**Exercise requirements**
Working from the top of the records below, reproduce each line exactly, ending once you have written the line containing "is now reg2out".

(Records from a collection)
========

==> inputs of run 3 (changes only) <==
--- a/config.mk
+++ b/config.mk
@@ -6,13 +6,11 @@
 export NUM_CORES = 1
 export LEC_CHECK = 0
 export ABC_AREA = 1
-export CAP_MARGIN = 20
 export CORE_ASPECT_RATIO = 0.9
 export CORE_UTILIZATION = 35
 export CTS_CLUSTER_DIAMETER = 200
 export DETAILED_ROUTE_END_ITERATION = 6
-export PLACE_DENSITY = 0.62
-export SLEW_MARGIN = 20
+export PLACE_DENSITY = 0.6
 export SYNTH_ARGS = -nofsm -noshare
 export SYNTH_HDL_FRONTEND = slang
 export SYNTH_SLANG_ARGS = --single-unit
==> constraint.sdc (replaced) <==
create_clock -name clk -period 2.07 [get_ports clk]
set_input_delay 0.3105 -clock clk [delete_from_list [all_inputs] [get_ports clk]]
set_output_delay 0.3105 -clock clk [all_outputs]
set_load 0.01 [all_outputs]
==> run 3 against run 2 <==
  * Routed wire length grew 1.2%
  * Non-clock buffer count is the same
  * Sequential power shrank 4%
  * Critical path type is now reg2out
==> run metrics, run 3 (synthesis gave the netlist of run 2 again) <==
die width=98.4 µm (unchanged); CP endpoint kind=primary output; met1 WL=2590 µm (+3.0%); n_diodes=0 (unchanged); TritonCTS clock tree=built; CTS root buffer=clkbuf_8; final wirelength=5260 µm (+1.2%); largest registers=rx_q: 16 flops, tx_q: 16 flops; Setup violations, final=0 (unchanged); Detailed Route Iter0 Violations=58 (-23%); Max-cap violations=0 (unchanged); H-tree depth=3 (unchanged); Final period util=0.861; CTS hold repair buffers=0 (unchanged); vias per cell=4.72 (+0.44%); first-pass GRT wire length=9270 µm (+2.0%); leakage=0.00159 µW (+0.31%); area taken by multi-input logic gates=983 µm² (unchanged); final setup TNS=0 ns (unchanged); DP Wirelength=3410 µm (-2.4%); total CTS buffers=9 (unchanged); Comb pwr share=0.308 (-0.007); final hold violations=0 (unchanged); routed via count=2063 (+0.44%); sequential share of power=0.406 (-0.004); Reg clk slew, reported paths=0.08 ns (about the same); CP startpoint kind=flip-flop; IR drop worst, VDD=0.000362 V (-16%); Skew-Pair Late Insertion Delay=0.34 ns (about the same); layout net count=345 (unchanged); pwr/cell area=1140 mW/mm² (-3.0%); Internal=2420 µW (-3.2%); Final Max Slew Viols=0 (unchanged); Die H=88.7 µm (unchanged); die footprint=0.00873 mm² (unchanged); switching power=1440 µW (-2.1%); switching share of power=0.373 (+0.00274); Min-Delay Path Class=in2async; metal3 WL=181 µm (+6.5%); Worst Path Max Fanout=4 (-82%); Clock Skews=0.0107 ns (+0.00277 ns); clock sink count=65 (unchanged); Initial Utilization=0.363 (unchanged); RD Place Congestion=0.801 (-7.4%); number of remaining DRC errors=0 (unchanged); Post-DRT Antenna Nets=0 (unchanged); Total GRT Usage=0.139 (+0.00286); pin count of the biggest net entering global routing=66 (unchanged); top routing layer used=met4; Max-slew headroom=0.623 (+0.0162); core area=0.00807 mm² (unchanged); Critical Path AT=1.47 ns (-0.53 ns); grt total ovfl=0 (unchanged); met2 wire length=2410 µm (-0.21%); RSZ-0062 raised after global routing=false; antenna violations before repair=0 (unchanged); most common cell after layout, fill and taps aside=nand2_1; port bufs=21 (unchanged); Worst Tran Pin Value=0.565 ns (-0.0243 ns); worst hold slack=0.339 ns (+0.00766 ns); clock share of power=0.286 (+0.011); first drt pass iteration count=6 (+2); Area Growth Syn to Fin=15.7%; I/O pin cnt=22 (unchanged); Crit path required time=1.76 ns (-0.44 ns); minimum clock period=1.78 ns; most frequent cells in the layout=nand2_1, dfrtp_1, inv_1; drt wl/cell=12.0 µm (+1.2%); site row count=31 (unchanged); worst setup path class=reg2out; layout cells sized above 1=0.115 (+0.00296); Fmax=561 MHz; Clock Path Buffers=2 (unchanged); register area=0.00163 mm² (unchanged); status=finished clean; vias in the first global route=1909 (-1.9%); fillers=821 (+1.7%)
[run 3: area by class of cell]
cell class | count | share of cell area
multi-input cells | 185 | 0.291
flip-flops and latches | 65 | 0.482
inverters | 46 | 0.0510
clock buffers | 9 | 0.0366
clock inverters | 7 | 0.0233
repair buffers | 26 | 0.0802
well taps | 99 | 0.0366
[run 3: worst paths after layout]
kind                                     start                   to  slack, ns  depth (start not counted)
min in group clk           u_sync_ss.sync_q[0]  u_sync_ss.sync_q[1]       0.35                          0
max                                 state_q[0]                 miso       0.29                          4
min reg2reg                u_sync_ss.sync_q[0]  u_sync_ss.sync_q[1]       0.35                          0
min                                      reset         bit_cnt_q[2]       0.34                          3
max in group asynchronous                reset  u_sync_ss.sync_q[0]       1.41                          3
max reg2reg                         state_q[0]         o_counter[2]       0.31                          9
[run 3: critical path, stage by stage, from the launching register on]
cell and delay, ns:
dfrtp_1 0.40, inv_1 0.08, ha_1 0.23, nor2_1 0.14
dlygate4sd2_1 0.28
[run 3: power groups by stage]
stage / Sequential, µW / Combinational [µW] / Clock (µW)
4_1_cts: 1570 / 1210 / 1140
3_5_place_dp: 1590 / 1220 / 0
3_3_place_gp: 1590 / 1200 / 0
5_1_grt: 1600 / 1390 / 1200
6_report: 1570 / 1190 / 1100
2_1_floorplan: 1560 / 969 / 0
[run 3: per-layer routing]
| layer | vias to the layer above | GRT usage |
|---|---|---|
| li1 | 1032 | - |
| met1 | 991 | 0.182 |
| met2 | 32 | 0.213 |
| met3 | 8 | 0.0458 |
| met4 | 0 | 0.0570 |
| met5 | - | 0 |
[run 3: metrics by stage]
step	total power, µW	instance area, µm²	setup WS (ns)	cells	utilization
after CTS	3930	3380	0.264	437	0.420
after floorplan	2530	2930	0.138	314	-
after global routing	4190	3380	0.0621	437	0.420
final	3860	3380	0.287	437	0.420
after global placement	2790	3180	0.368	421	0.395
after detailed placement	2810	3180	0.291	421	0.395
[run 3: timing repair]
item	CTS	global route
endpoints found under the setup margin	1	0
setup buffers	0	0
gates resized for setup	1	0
[src/rtl/arm_shift_core.sv]
// Combinational shift/rotate datapath with ARM carry-out, fed from the S1 registers.
module arm_shift_core
  import arm_shift_pkg::*;
#(
  parameter int WIDTH = 32,
  parameter int AMT_W = 8
) (
  input  eff_op_t            op,
  input  logic [AMT_W-1:0]   amount,
  input  logic [WIDTH-1:0]   operand,
  input  logic               cin,
  output logic [WIDTH-1:0]   result,
  output logic               carry
);

  localparam int LOG2W = $clog2(WIDTH);

  logic [WIDTH:0]        lsl_ext;
  logic [WIDTH:0]        lsr_ext;
  logic signed [WIDTH:0] asr_ext;
  logic [LOG2W-1:0]      rot;
  logic [WIDTH-1:0]      ror_res;

  // One guard bit beside the operand catches the last bit shifted out, so
  // amounts of WIDTH and beyond fall out of the plain shift operators.
  always_comb begin
    lsl_ext = {1'b0, operand} << amount;
    lsr_ext = {operand, 1'b0} >> amount;
    asr_ext = $signed({operand, 1'b0}) >>> amount;
    rot     = amount[LOG2W-1:0];
    ror_res = (operand >> rot) | (operand << (WIDTH - int'(rot)));
  end

  always_comb begin
    result = operand;
    carry  = cin;
    if (op == OP_RRX) begin
      result = {cin, operand[WIDTH-1:1]};
      carry  = operand[0];
    end else if (amount != '0) begin
      case (op)
        OP_LSL: {carry, result} = lsl_ext;
        OP_LSR: begin
          result = lsr_ext[WIDTH:1];
          carry  = lsr_ext[0];
        end
        OP_ASR: begin
          result = asr_ext[WIDTH:1];
          carry  = asr_ext[0];
        end
        // Rotate carry is always the new MSB, including the multiple-of-WIDTH case.
        OP_ROR: begin
          result = ror_res;
          carry  = ror_res[WIDTH-1];
        end
        default: begin
          result = operand;
          carry  = cin;
        end
      endcase
    end
  end

endmodule
--- src/rtl/btn_debounce.sv ---
// Button conditioning: rising-edge detect on the rate tick feeding WIDTH independent debounce channels.
// Outputs registered, 1 clk after the adopting tick; no backpressure.
module btn_debounce
  import btn_debounce_pkg::*;
#(
  parameter int WIDTH      = 4,
  parameter int STABLE_CNT = 4
) (
  input  logic             clk,
  input  logic             rst_n,
  input  logic             rtg_in,
  input  logic [WIDTH-1:0] btn_raw,
  output logic [WIDTH-1:0] btn_level,
  output logic [WIDTH-1:0] btn_press,
  output logic [WIDTH-1:0] btn_release
);

  localparam bit STABLE_CNT_OK = stable_cnt_ok(STABLE_CNT);

  generate
    if (!STABLE_CNT_OK) begin : g_bad_cfg
      $error("btn_debounce: STABLE_CNT must be in 1..255");
    end
  endgenerate

  logic rtg_q, rtg_d;
  logic tick;

  always_comb begin
    rtg_d = rtg_in;
  end

  always_ff @(posedge clk or negedge rst_n) begin
    if (!rst_n) begin
      rtg_q <= 1'b0;
    end else begin
      rtg_q <= rtg_d;
    end
  end

  // Only the rising edge counts, so a wide rate level yields a single tick.
  assign tick = rtg_in & ~rtg_q;

  for (genvar i = 0; i < WIDTH; i++) begin : g_chan
    btn_db_chan #(
      .STABLE_CNT (STABLE_CNT)
    ) u_chan (
      .clk         (clk),
      .rst_n       (rst_n),
      .tick        (tick),
      .btn_raw     (btn_raw[i]),
      .btn_level   (btn_level[i]),
      .btn_press   (btn_press[i]),
      .btn_release (btn_release[i])
    );
  end

endmodule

========

**Answer space**
==> inputs of run 3 (changes only) <==
--- a/config.mk
+++ b/config.mk
@@ -6,13 +6,11 @@
 export NUM_CORES = 1
 export LEC_CHECK = 0
 export ABC_AREA = 1
-export CAP_MARGIN = 20
 export CORE_ASPECT_RATIO = 0.9
 export CORE_UTILIZATION = 35
 export CTS_CLUSTER_DIAMETER = 200
 export DETAILED_ROUTE_END_ITERATION = 6
-export PLACE_DENSITY = 0.62
-export SLEW_MARGIN = 20
+export PLACE_DENSITY = 0.6
 export SYNTH_ARGS = -nofsm -noshare
 export SYNTH_HDL_FRONTEND = slang
 export SYNTH_SLANG_ARGS = --single-unit
==> constraint.sdc (replaced) <==
create_clock -name clk -period 2.07 [get_ports clk]
set_input_delay 0.3105 -clock clk [delete_from_list [all_inputs] [get_ports clk]]
set_output_delay 0.3105 -clock clk [all_outputs]
set_load 0.01 [all_outputs]
==> run 3 against run 2 <==
  * Routed wire length grew 1.2%
  * Non-clock buffer count is the same
  * Sequential power shrank 4%
  * Critical path type is now reg2out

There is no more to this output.